Sebagaimana ayat-ayatNya yang begitu banyak menyerukan perintah tuk senantiasa
berfikir, yang ditujukan pada potensi akal untuk melakukan berbagai perenungan
sehingga keimanan benar-benar muncul dari akal dan bukti yang nyata. Sehingga
tiada bisa terdustakan akan keberadaanNya,
sebagai sang khaliq di semesta ini. Tapi, telah kita tau juga bahwa akal
yang terdapat pada manusia adalah terbatas sehingga tiada mampu dan tidak kan
pernah bisa diajak untuk Memahami sesuatu hal yang berada diluar jangkauan
akalnya, perlu kita ingat bahwa sampai kapanpun akal manusia tidak mampu
memahami dzat Allah SWT karena dzatNya berada diluar jangkauan akal yang
meliputi ketiga undur pokok (alam semesta, manusia dan hdup). Tapi, kita masih
bisa mengetahui wujud-Nya melalui makhluk-makhlukNya, yang melingkupi ketika
unsur pokok tadi yakni tentang alam semesta,manusia dan hidup.

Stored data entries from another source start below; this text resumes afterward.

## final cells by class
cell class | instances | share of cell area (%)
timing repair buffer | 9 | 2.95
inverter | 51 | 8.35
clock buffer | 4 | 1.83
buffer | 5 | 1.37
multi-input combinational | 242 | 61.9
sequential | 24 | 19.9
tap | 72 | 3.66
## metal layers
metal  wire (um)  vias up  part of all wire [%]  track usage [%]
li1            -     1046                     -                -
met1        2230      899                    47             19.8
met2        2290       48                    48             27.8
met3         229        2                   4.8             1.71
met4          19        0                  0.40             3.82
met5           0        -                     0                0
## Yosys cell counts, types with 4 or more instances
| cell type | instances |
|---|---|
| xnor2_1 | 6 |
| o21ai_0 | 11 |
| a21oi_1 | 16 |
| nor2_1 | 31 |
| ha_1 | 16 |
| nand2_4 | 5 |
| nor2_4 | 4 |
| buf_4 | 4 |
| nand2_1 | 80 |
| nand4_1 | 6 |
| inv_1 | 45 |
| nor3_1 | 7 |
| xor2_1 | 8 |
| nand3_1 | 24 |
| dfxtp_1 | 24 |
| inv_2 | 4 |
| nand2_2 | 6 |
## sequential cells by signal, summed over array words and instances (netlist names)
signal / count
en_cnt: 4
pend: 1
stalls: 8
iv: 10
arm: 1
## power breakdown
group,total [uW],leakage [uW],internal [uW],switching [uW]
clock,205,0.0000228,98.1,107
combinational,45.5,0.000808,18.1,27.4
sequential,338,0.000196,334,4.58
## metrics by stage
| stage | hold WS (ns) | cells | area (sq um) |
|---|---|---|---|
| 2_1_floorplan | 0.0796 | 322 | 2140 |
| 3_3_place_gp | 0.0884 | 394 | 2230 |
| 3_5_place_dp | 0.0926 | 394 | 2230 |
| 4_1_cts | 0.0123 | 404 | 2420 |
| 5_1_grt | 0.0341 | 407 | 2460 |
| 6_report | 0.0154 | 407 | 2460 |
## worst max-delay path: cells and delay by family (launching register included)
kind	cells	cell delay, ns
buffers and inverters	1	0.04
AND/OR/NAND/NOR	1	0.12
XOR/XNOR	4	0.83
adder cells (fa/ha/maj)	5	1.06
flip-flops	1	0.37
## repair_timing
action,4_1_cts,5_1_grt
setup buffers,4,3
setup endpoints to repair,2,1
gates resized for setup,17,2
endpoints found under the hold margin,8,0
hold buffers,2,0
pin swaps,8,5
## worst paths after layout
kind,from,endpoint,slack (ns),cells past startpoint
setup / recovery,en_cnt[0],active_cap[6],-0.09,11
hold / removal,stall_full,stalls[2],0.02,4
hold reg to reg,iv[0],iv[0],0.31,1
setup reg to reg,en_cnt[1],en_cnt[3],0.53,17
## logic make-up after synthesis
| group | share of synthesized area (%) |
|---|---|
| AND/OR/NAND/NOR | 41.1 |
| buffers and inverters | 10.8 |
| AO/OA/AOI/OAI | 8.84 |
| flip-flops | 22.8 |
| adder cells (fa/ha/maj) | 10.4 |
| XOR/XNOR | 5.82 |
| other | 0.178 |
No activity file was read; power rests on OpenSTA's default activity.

Kebutuhan Manusia Terhadap Para Rasul
Sudah terfahami oleh
kita bahwa beragama merupakan sesuatu hal yang fitri pada diri manusia, karena
manusia punyai naluri tadayun (mensucikan penciptanya) yang kemudian akan
melahirkan aktivitas ibadah sebagai temali yang menghubungkan kita dengan sang
Pencipta. Tentunya, hubungan yang terjadi butuh adanya suatu aturan yang jika
tidak ada maka akan memunculkan kekacauan ibadah semisal penyembahan berhala,
menyembah pada selain pencipta dll jadi,
harus ada aturan yang mengatur hubungan ini dengan peraturan yang benar yang
berasal dariNya. Karena aturan ini harus tersampaikan pada manusia, maka tidak
boleh tidak harus ada para Rasul yang menyampaikan Agama ini kepada umat
manusia.
Bukti lain akan
kebutuhan kita terhadap para rasul adalah bahwa kita sebagai manusia yang
semasa hidup tentu adanya pemuasan terhadap tuntutan gharizah (naluri) serta
kebutuhan-kebutuhan jasmani lainnya yang harus terpenuhi dan sangat diperlukan.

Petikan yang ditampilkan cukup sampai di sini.